Arthur Edward Ogus is an American mathematician. His research is in algebraic geometry; he has served as chair of the mathematics department at the University of California, Berkeley.

Ogus did his undergraduate studies at Reed College, graduating in 1968, and earned his doctorate in 1972 from Harvard University under the supervision of Robin Hartshorne. His doctoral students at Berkeley include Kai Behrend.
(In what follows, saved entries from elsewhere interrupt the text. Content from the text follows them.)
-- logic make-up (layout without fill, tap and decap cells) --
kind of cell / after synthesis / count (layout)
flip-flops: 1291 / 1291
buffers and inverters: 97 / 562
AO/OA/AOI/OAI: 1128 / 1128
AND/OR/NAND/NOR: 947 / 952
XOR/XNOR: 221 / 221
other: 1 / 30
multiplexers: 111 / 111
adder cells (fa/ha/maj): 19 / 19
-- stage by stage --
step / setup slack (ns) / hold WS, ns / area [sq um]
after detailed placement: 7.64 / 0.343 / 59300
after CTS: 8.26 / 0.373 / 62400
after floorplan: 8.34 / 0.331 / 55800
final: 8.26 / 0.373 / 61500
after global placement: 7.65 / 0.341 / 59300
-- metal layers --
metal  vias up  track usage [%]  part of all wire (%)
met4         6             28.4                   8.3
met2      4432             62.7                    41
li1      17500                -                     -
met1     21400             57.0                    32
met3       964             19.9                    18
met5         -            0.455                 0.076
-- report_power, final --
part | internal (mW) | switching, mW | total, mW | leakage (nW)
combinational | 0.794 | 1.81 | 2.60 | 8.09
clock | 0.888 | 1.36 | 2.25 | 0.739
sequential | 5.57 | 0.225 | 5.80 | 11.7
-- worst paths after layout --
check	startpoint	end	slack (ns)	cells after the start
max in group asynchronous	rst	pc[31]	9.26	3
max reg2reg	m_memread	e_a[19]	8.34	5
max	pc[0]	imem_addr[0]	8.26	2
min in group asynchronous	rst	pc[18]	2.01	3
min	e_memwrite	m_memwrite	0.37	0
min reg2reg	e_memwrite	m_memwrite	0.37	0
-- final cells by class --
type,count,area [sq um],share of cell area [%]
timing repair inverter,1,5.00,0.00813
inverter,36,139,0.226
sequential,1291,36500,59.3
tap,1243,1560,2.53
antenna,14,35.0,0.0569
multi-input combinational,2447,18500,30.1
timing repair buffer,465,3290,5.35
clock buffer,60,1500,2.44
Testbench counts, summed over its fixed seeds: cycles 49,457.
From an optimization exercise on the open Yosys and OpenROAD flow, aimed at a short achievable clock period and few clock cycles per item; shortcuts taken in it are not production practice. The RTL was checked by simulation tests, not by an equivalence proof against the original design. No activity file was given, so power comes from the tool's default toggle rates.

==> design.v <==
module top(
  input  wire         clk,
  input  wire         rstn,
  output wire [63:0]  pc,
  input  wire [31:0]  instr,
  output wire         this_ebreak,
  output wire         this_valid,
  output wire [63:0]  this_pc,
  output wire [31:0]  this_instr,
  output wire [63:0]  mm_addr,
  output wire [63:0]  mm_wdata,
  output wire [3:0]   mm_wlen,
  output wire         mm_wen,
  output wire         mm_ren,
  input  wire [63:0]  mm_rdata
);
  reg  [63:0] f_pc;
  reg         e_valid;
  reg  [31:0] e_instr;
  reg  [63:0] e_pc;
  reg         e_ebreak;
  reg  [63:0] e_a;         
  reg  [63:0] e_b;         
  reg  [63:0] e_sd;        
  reg  [63:0] e_pc4;
  reg  [63:0] e_alt;       
  reg         e_fa_m;      
  reg         e_fb_m;      
  reg         e_fs_m;      
  reg         e_inv;       
  reg  [5:0]  e_sh;        
  reg         e_bsign;     
  reg  [4:0]  e_rd;
  reg         e_wen;
  reg         e_load;
  reg         e_store;
  reg         e_branch;
  reg         e_pred;      
  reg         e_jalr;
  reg  [2:0]  e_f3;
  reg         e_arith;     
  reg         e_s_add, e_s_slt, e_s_sltu, e_s_xor, e_s_or, e_s_and;
  reg         e_s_sll, e_s_sr, e_s_link;
  reg         e_sra, e_word;
  reg  [63:0] m_res;
  reg  [4:0]  m_rd;
  reg         m_wen;
  reg         m_load;
  reg  [2:0]  m_f3;
  reg         m_ren;
  reg         m_sten;
  reg  [3:0]  m_wlen;
  reg  [63:0] m_sd;
  reg         m_jalr;
  reg  [63:0] m_jtgt;
  reg  [63:0] w_res;
  wire [63:0] w_next;
  reg  [4:0]  w_rd;
  reg         w_wen;
  reg  [63:0] gpr [1:31];
  wire [6:0] op  = instr[6:0];
  wire [2:0] f3  = instr[14:12];
  wire       f7b = instr[30];
  wire [4:0] rs1 = instr[19:15];
  wire [4:0] rs2 = instr[24:20];
  wire [4:0] rd  = instr[11:7];
  wire op_lui    = op == 7'b0110111;
  wire op_auipc  = op == 7'b0010111;
  wire op_jal    = op == 7'b1101111;
  wire op_jalr   = op == 7'b1100111;
  wire op_branch = op == 7'b1100011;
  wire op_load   = op == 7'b0000011;
  wire op_store  = op == 7'b0100011;
  wire op_imm    = op == 7'b0010011;
  wire op_reg    = op == 7'b0110011;
  wire op_immw   = op == 7'b0011011;
  wire op_regw   = op == 7'b0111011;
  wire op_ebreak = instr == 32'h00100073;
  wire use_rs1 = op_jalr | op_branch | op_load | op_store | op_imm | op_reg | op_immw | op_regw;
  wire use_rs2 = op_branch | op_store | op_reg | op_regw;
  wire use_imm = op_lui | op_auipc | op_jalr | op_load | op_store | op_imm | op_immw;
  wire wen     = op_lui | op_auipc | op_jal | op_jalr | op_load | op_imm | op_reg | op_immw | op_regw;
  wire [63:0] imm_i = {{52{instr[31]}}, instr[31:20]};
  wire [63:0] imm_s = {{52{instr[31]}}, instr[31:25], instr[11:7]};
  wire [63:0] imm_b = {{51{instr[31]}}, instr[31], instr[7], instr[30:25], instr[11:8], 1'b0};
  wire [63:0] imm_u = {{32{instr[31]}}, instr[31:12], 12'b0};
  wire [63:0] imm_j = {{43{instr[31]}}, instr[31], instr[19:12], instr[20], instr[30:21], 1'b0};
  wire [63:0] imm = op_store              ? imm_s :
                    (op_lui | op_auipc)   ? imm_u :
                                            imm_i;
  wire [63:0] f_pc4  = f_pc + 64'd4;
  wire [13:0] tb_lo  = {1'b0, f_pc[12:0]} + {1'b0, imm_b[12:0]};
  wire [50:0] pb_hi  = f_pc[63:13];
  wire [50:0] pb_hip = pb_hi + 51'd1;
  wire [50:0] pb_him = pb_hi - 51'd1;
  wire [50:0] tb_hi  = instr[31] ? (tb_lo[13] ? pb_hi  : pb_him)
                                 : (tb_lo[13] ? pb_hip : pb_hi);
  wire [63:0] tgt_b  = {tb_hi, tb_lo[12:0]};
  wire [21:0] tj_lo  = {1'b0, f_pc[20:0]} + {1'b0, imm_j[20:0]};
  wire [42:0] pj_hi  = f_pc[63:21];
  wire [42:0] pj_hip = pj_hi + 43'd1;
  wire [42:0] pj_him = pj_hi - 43'd1;
  wire [42:0] tj_hi  = instr[31] ? (tj_lo[21] ? pj_hi  : pj_him)
                                 : (tj_lo[21] ? pj_hip : pj_hi);
  wire [63:0] tgt_j  = {tj_hi, tj_lo[20:0]};
  wire        back_br = op_branch & instr[31];
  wire        f_pred  = op_jal | back_br;
  wire [63:0] f_tgt   = op_jal ? tgt_j : tgt_b;
  wire is_alu  = op_imm | op_reg | op_immw | op_regw;
  wire regop   = op_reg | op_regw;
  wire s_sub   = is_alu & f3 == 3'd0 & regop & f7b;
  wire s_add   = op_lui | op_auipc | op_load | op_store | (is_alu & f3 == 3'd0);
  wire s_sll   = is_alu & f3 == 3'd1;
  wire s_slt   = is_alu & f3 == 3'd2;
  wire s_sltu  = is_alu & f3 == 3'd3;
  wire s_xor   = is_alu & f3 == 3'd4;
  wire s_sr    = is_alu & f3 == 3'd5;
  wire s_or    = is_alu & f3 == 3'd6;
  wire s_and   = is_alu & f3 == 3'd7;
  wire s_link  = op_jal | op_jalr;
  wire word    = op_immw | op_regw;
  wire [63:0] rf1 = (rs1 == 5'd0) ? 64'd0 : gpr[rs1];
  wire [63:0] rf2 = (rs2 == 5'd0) ? 64'd0 : gpr[rs2];
  wire        wb1 = w_wen & (w_rd == rs1);
  wire        wb2 = w_wen & (w_rd == rs2);
  wire        mb1 = m_wen & (m_rd == rs1);
  wire        mb2 = m_wen & (m_rd == rs2);
  wire [63:0] rv1 = mb1 ? w_next : wb1 ? w_res : rf1;
  wire [63:0] rv2 = mb2 ? w_next : wb2 ? w_res : rf2;
  wire fa_m = use_rs1 & e_wen & (e_rd == rs1);
  wire fs_m = e_wen & (e_rd == rs2);
  wire inv  = s_sub | s_slt | s_sltu | op_branch;
  wire stall = e_load & e_wen &
               ((use_rs1 & e_rd == rs1) | (use_rs2 & e_rd == rs2));
  wire [63:0] a  = e_fa_m ? m_res : e_a;
  wire [63:0] bx = e_fb_m ? (m_res ^ {64{e_inv}}) : e_b;   
  wire [63:0] b  = bx ^ {64{e_inv}};                        
  wire [63:0] sd = e_fs_m ? m_res : e_sd;
  wire [64:0] s00 = {1'b0, e_a}   + {1'b0, e_b} + {64'd0, e_inv};
  wire [64:0] s10 = {1'b0, m_res} + {1'b0, e_b} + {64'd0, e_inv};
  wire [64:0] s01 = e_inv ? ({1'b0, e_a} + {1'b0, ~m_res} + 65'd1) : ({1'b0, e_a} + {1'b0, m_res});
  wire [64:0] s11 = e_inv ? {1'b1, 64'd0} : {m_res[63], m_res[62:0], 1'b0};
  wire [64:0] sx  = e_fa_m ? (e_fb_m ? s11 : s10) : (e_fb_m ? s01 : s00);
  wire [63:0] sum = sx[63:0];
  wire        bsign = e_fb_m ? m_res[63] : e_bsign;
  wire        ltu = !sx[64];
  wire        lt  = (a[63] ^ bsign) ? a[63] : sum[63];
  wire lu00 = !s00[64], lu10 = !s10[64], lu01 = !s01[64];
  wire ls00 = (e_a[63]   ^ e_bsign)  ? e_a[63]   : s00[63];
  wire ls10 = (m_res[63] ^ e_bsign)  ? m_res[63] : s10[63];
  wire ls01 = (e_a[63]   ^ m_res[63]) ? e_a[63]  : s01[63];
  wire [5:0]  shb   = e_fb_m ? m_res[5:0] : e_sh;
  wire [5:0]  shamt = {e_word ? 1'b0 : shb[5], shb[4:0]};
  wire [63:0] sl    = a << shamt;
  wire [63:0] sr_in = e_word ? {(e_sra ? {32{a[31]}} : 32'd0), a[31:0]} : a;
  wire        sr_fill = e_sra & (e_word ? a[31] : a[63]);
  wire [127:0] sr_w = {{64{sr_fill}}, sr_in} >> shamt;
  wire [63:0] sr    = sr_w[63:0];
  wire [63:0] r_oth =
      ({64{e_s_xor }} & (a ^ b)) |
      ({64{e_s_or  }} & (a | b)) |
      ({64{e_s_and }} & (a & b)) |
      ({64{e_s_sll }} & sl) |
      ({64{e_s_sr  }} & sr) |
      ({64{e_s_link}} & e_pc4);
  wire [63:0] r_oth_w = e_word ? {{32{r_oth[31]}}, r_oth[31:0]} : r_oth;
  wire [63:0] r_ar    = e_s_add ? sum : {63'd0, e_s_slt ? lt : ltu};
  wire [63:0] r_ar_w  = e_word ? {{32{r_ar[31]}}, r_ar[31:0]} : r_ar;
  wire [63:0] ex_res  = e_arith ? r_ar_w : r_oth_w;
  wire eq00 = &(e_a ^ e_b);
  wire eq10 = &(m_res ^ e_b);
  wire eq01 = e_a == m_res;
  function br_taken(input [2:0] f, input eq, input lts, input ltu_);
    case (f)
      3'd0: br_taken = eq;
      3'd1: br_taken = !eq;
      3'd4: br_taken = lts;
      3'd5: br_taken = !lts;
      3'd6: br_taken = ltu_;
      default: br_taken = !ltu_;
    endcase
  endfunction
  wire tk00 = br_taken(e_f3, eq00, ls00, lu00);
  wire tk10 = br_taken(e_f3, eq10, ls10, lu10);
  wire tk01 = br_taken(e_f3, eq01, ls01, lu01);
  wire tk11 = br_taken(e_f3, 1'b1, 1'b0, 1'b0);
  wire taken = e_fa_m ? (e_fb_m ? tk11 : tk10) : (e_fb_m ? tk01 : tk00);
  wire ex_redir = e_branch & (taken != e_pred);
  wire [63:0] ex_tgt = m_jalr ? m_jtgt : e_alt;
  wire redir = m_jalr | ex_redir;
  wire f_go = !stall & !redir & !e_jalr;
  always @(posedge clk) begin
    if (!rstn) begin
      f_pc <= 64'h80000000;
    end else begin
      if (redir)       f_pc <= ex_tgt;
      else if (stall | e_jalr) f_pc <= f_pc;
      else if (f_pred) f_pc <= f_tgt;
      else             f_pc <= f_pc4;
    end
  end
  always @(posedge clk) begin
    if (!rstn) begin
      e_valid  <= 1'b0;
      e_ebreak <= 1'b0;
      e_wen    <= 1'b0;
      e_load   <= 1'b0;
      e_store  <= 1'b0;
      e_branch <= 1'b0;
      e_jalr   <= 1'b0;
    end else begin
      e_valid  <= f_go;
      e_ebreak <= f_go & op_ebreak;
      e_wen    <= f_go & wen & (rd != 5'd0);
      e_load   <= f_go & op_load;
      e_store  <= f_go & op_store;
      e_branch <= f_go & op_branch;
      e_jalr   <= f_go & op_jalr;
    end
  end
  always @(posedge clk) begin
    e_instr  <= instr;
    e_pc     <= f_pc;
    e_pc4    <= f_pc4;
    e_a      <= op_auipc ? f_pc : op_lui ? 64'd0 : rv1;
    e_b      <= (use_imm ? imm : rv2) ^ {64{inv}};
    e_bsign  <= use_imm ? imm[63] : rv2[63];
    e_inv    <= inv;
    e_sh     <= use_imm ? imm[5:0] : rv2[5:0];
    e_sd     <= rv2;
    e_alt    <= back_br ? f_pc4 : tgt_b;
    e_pred   <= back_br;
    e_fa_m   <= fa_m;
    e_fb_m   <= fs_m & !use_imm;
    e_fs_m   <= fs_m;
    e_rd     <= rd;
    e_f3     <= f3;
    e_s_add  <= s_add | s_sub;
    e_arith  <= s_add | s_sub | s_slt | s_sltu;
    e_s_slt  <= s_slt;
    e_s_sltu <= s_sltu;
    e_s_xor  <= s_xor;
    e_s_or   <= s_or;
    e_s_and  <= s_and;
    e_s_sll  <= s_sll;
    e_s_sr   <= s_sr;
    e_s_link <= s_link;
    e_sra    <= f7b;
    e_word   <= word;
  end
  always @(posedge clk) begin
    if (!rstn) begin
      m_wen  <= 1'b0;
      m_jalr <= 1'b0;
      m_ren  <= 1'b0;
      m_sten <= 1'b0;
      m_load <= 1'b0;
    end else begin
      m_wen  <= e_wen;
      m_jalr <= e_jalr;
      m_ren  <= e_load;
      m_sten <= e_store;
      m_load <= e_load;
    end
  end
  always @(posedge clk) begin
    m_res  <= ex_res;
    m_jtgt <= sum;
    m_rd   <= e_rd;
    m_f3   <= e_f3;
    m_sd   <= sd;
    m_wlen <= (e_f3[1:0] == 2'd0) ? 4'd1 :
              (e_f3[1:0] == 2'd1) ? 4'd2 :
              (e_f3[1:0] == 2'd2) ? 4'd4 : 4'd8;
  end
  reg [63:0] ld;
  always @(*) begin
    case (m_f3)
      3'd0: ld = {{56{mm_rdata[7]}},  mm_rdata[7:0]};
      3'd1: ld = {{48{mm_rdata[15]}}, mm_rdata[15:0]};
      3'd2: ld = {{32{mm_rdata[31]}}, mm_rdata[31:0]};
      3'd4: ld = {56'd0, mm_rdata[7:0]};
      3'd5: ld = {48'd0, mm_rdata[15:0]};
      3'd6: ld = {32'd0, mm_rdata[31:0]};
      default: ld = mm_rdata;
    endcase
  end
  assign w_next = m_load ? ld : m_res;
  always @(posedge clk) begin
    if (!rstn) w_wen <= 1'b0;
    else       w_wen <= m_wen;
    w_res <= w_next;
    w_rd  <= m_rd;
  end
  integer i;
  always @(posedge clk) begin
    if (!rstn) begin
      for (i = 1; i < 32; i = i + 1) gpr[i] <= 64'd0;
    end else if (w_wen) begin
      gpr[w_rd] <= w_res;
    end
  end
  assign pc          = f_pc;
  assign this_valid  = e_valid;
  assign this_pc     = e_pc;
  assign this_instr  = e_instr;
  assign this_ebreak = e_ebreak;
  assign mm_addr     = m_res;
  assign mm_wdata    = m_sd;
  assign mm_wlen     = m_wlen;
  assign mm_wen      = m_sten;
  assign mm_ren      = m_ren;
endmodule
==> flow/run.sh <==
#!/bin/bash
set -euo pipefail
bash standard.sh finish SETUP_SLACK_MARGIN=6.5 MATCH_CELL_FOOTPRINT=0 \
  "BUFFER_PORTS_ARGS=-buffer_cell sky130_fd_sc_hd__buf_8" > standard_flow.log 2>&1
==> standard.sh <==
#!/bin/bash
# synth_recipe.tcl (not shown) runs the flow's synth.tcl, then flattens the netlist and writes it again
# the make line also repeats each setting of config.mk as NAME=value (left out here)
make -C /OpenROAD-flow-scripts/flow DESIGN_CONFIG=/design/flow/config.mk WORK_HOME=/design/flow/orfs CLKGATE_MAP_FILE= SYNTH_SCRIPT=/design/flow/synth_recipe.tcl "${@:-finish}"
==> config.mk <==
export PLATFORM = sky130hd
export DESIGN_NAME = top
export DESIGN_NICKNAME = top
export VERILOG_FILES = /design/flow/design.v
export SDC_FILE = /design/flow/constraint.sdc
export NUM_CORES = 4
export LEC_CHECK = 0
export ABC_AREA = 0
export ABC_CLOCK_PERIOD_IN_PS = 3000
export CAP_MARGIN = 40
export CORE_MARGIN = 2
export CORE_UTILIZATION = 40
export SETUP_SLACK_MARGIN = 5
export SLEW_MARGIN = 40
==> constraint.sdc <==
create_clock -name core_clock -period 10.0 [get_ports {clk}]
set_input_delay 2.0000 -clock core_clock [delete_from_list [all_inputs] [get_ports {clk}]]
set_output_delay 2.0000 -clock core_clock [all_outputs]
set_load 0.01 [all_outputs]
==> results of run 1 <==
==> per-layer routing <==
| layer | wire length (um) | GRT usage, % | up-vias |
|---|---|---|---|
| met5 | 203 | 0 | - |
| met1 | 308700 | 47.89 | 74460 |
| met2 | 403000 | 62.28 | 11560 |
| met3 | 107400 | 10.53 | 3337 |
| li1 | - | - | 58490 |
| met4 | 106100 | 36.38 | 30 |
==> cells in the mapped netlist (55+ instances only) <==
master / count
a21oi_1: 711
nand2_1: 880
edfxtp_1: 2048
nor2_1: 903
clkbuf_1: 1129
o31ai_1: 103
a221oi_1: 126
buf_1: 181
and3_1: 70
mux2i_1: 302
xnor2_1: 346
a22oi_1: 74
inv_1: 386
a21o_1: 175
and2_1: 2022
o211ai_1: 219
o21ai_0: 837
mux2_2: 165
mux4_2: 1320
a211oi_1: 97
xor2_1: 148
a31oi_1: 128
ha_1: 519
nand4_1: 123
o21a_1: 55
dfxtp_1: 784
nor3_1: 150
nand3_1: 180
nand3b_1: 62
o21bai_1: 77
==> stage by stage <==
| step | total power, W | worst slack, ns | area, um2 |
|---|---|---|---|
| after global placement | 0.02220 | 2.656 | 186100 |
| after global routing | 0.03774 | 5.000 | 224200 |
| after floorplan | 0.01832 | 4.968 | 176700 |
| after detailed placement | 0.02221 | 3.439 | 187100 |
| after CTS | 0.03590 | 5.113 | 216300 |
| final | 0.03724 | 4.980 | 224300 |
==> kinds of logic after synthesis <==
logic type | Yosys count | share of synthesized area, %
AOI/OAI and AO/OA | 2933 | 10.72
xor gates and xnor gates | 494 | 2.505
adders and majority gates | 529 | 3.870
buffers and inverters | 1757 | 3.880
DFF | 2832 | 44.69
muxes | 1788 | 20.05
and+or+nand+nor | 4682 | 14.28
==> power by group through the flow <==
stage	Clock (W)	Sequential [W]	Combinational (W)
2_1_floorplan	0	0.0137	0.00460
3_3_place_gp	0	0.0142	0.00795
3_5_place_dp	0	0.0143	0.00794
4_1_cts	0.0123	0.0140	0.00960
5_1_grt	0.0127	0.0141	0.0109
6_report	0.0123	0.0141	0.0108
==> cells in the final DEF (no fill, tap or decap), types with 115 or more instances in the layout <==
cell,count
a21oi_1,552
o21ai_1,169
xor2_1,133
inv_1,359
mux2i_1,140
o21ai_2,134
nor2_1,768
o21ai_0,469
buf_8,477
mux4_2,1320
a21o_1,171
ha_1,414
diode_2,157
nand3_1,153
buf_12,249
xnor2_1,298
buf_6,292
buf_4,755
dfxtp_1,568
nand4_1,123
and2_1,2017
nor3_1,115
edfxtp_1,2048
o211ai_1,219
nand2_1,830
clkbuf_16,463
==> cell type report <==
class	count	area, um2
fillers	36360	205900
multi-input cells	10430	99950
flip-flops and latches	2832	77730
repair buffers	2003	27020
clock buffers	428	8941
well taps	5710	7144
clock inverters	170	1623
inverters	394	1548
diodes	157	392.9
==> flip-flops by register name (all words and copies together) (netlist names), 63 cells and up <==
signal and count:
e_a 64, e_alt 64, e_b 64, e_pc4 63, e_sd 64, f_pc 64
gpr 2048, m_jtgt 64, m_res 64, m_sd 64, w_res 64
==> repair_timing <==
action | CTS | global route
resized for setup | 2288 | 838
endpoints found under the setup margin | 2678 | 1339
buffers inserted | 601 | 383
gates cloned | 179 | 29
pin swaps | 320 | 395
==> final timing paths <==
path,from,end,cells past startpoint
setup / recovery,e_inv,f_pc[2],18
setup reg to reg,e_inv,f_pc[2],18
hold reg to reg,m_rd[2],w_rd[2],0
hold / removal,m_rd[2],w_rd[2],0
==> summary.md, run 1 <==
| Metric | Value |
|---|---|
| MaxCap Viol Count | 0 |
| Remaining Overflow, GRT | 0 |
| Crit share post-route | 50.20% |
| TritonCTS clock tree | built |
| Hold WS | 0.4281 ns |
| Clock Path Buffers | 4 |
| Worst relative slew slack | 31.56% |
| Total GRT Usage | 40.93% |
| CP endpoint kind | flop |
| Port bufs | between 300 and 400 |
| Comb pwr share | 29.1% |
| Residual DRC | 0 |
| Synth async-reset ratio | 0% |
| Flop2flop setup slack | roughly 5 ns |
| Total routed wirelength | 925.4 mm |
| CP most frequent cell | buf_4 |
| Die area | 0.4371 mm2 |
| Sw frac | 34.62% |
| Unrepaired setup endpoints after global routing | yes |
| Skew final | 0.09273 ns |
| Clock Sink Count | between 2000 and 3000 |
| Switch Pwr | about 0.013 W |
| Min Tclk post-route | 5.020 ns |
| Family with the most delay on the worst path | compound AO/OA/AOI/OAI gates |
| Hold buffer count at CTS | 0 |
| Critical Path Source Type | flop |
| Area growth syn-to-layout | 29.89% |
| Worst vdd ir | 141.4 uV |
| Initial antenna violation count | approximately 130 |
| Leakage | 84.06 nW |
| Setup TNS | 0 ns |
| Cell variety after synth | between 100 and 150 |
| Die Y | 661.1 um |
| Root Driver | clkbuf_16 |
| Seq cells post-synth | 2832 |
| WL per Instance | between 40 and 50 um |
| Pin count of the biggest net entering global routing | roughly 110 |
| Final ANT Viol Nets | 0 |
| Post-Synthesis Cells | 15020 |
| Sequential fraction of the synthesis area | 44.69% |
| Clock transition at path regs | 0.06 ns |
| Post-synth EDFFs | 2048 |
| H-tree depth | 5 |
| Yosys top cell area share | between 30% and 40% |
| Cts bufs inserted | 329 |
| Post-synth top flop | edfxtp_1 |
| Synthesized cell area | 0.1727 mm2 |
| CP required | 10.93 ns |
| FMAX | 0.1992 GHz |
| Crit path arrival time | 5.95 ns |
| WP buf/inv | 4 |
| Initial DRC Count | 23580 |
| CORE AREA | 0.4303 mm2 |
| Setup CP Type | reg2reg |
| Status | finished clean |
| Main area contributors after synthesis | edfxtp_1 (36%), mux4_2 (17%), dfxtp_1 (9.1%) |
| Hold Fails Final Rpt | 0 |
| First-pass GRT wire length | 1220 mm |
| Yosys warning total | 1 |
| Synthesized Nets | around 16000 |
| Worst Path Max Fanout | 17 |
| Clk pwr share | 33.0% |
| Placed cell count | approximately 20000 |
| Core Util, Final | 52.14% |
| Int Power | 0.02435 W |
| Share of layout cells above drive strength 1 | approximately 35% |
| Vias in the first global route | about 140k |
| Synth Area per Inst | between 10 and 15 um2 |
| CP max stage delay | about 0.48 ns |
| RePlAce Congestion | 1.050 |
| Post-DR vias/cell | 6.683 |
| HP Class | reg2reg |
| Fin nets | 16620 |
| Clock latency (worst-skew pair) | 1.08 ns |
| Final HPWL DP | 577.3 mm |
| Fin cells | approximately 22000 |
| Yosys top cell by area | edfxtp_1 |
| PwrDens | 166.0 mW/mm2 |
| Die width | 661.1 um |
| Total number of vias | 147900 |
| Final Max Tran Viols | 0 |
| CP Cell Sequence | inv_8 > fa_2 > o21ai_4 > a21oi_4 > or4_4 > a2111oi_4 > buf_4 > o211ai_1 > buf_4 > or3b_4 > and3_4 > a211o_1 > nand4_1 > a22o_4 > buf_4 > mux2_4 > o311ai_0 > a31oi_1 |
| Fraction of power consumed by sequential logic | 37.9% |
| First-pass DRT Iterations | 8 |
| # IOs | 394 |
| Tightest Pin Transition | 1.016 ns |
| Slowest CP cell | mux2_4 |
| Site row count | 241 |
| Starting Density | 40.14% |
| Endpoints failing setup | 0 |
Testbench counts, summed over its fixed seeds: cycles 62,579, instrs 58,905.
In September 2015, a conference in honor of his 70th birthday was held at the Institut des Hautes Études Scientifiques in France.

==Selected publications==
- Books
- Berthelot, Pierre (1978). "Notes on crystalline cohomology".
- Deligne, Pierre (1982). "Hodge cycles, motives, and Shimura varieties".
- Ogus, Arthur (1994). "F-crystals, Griffiths transversality, and the Hodge decomposition".

- Research papers
- Ogus, Arthur (1973). "Local cohomological dimension of algebraic varieties".
- Bloch, Spencer (1974). "Gersten's conjecture and the homology of schemes".
- Ogus, Arthur (1979). "Journées de Géométrie Algébrique de Rennes (Rennes, 1978), Vol. II".
- Berthelot, Pierre (1983). "F-isocrystals and de Rham cohomology I".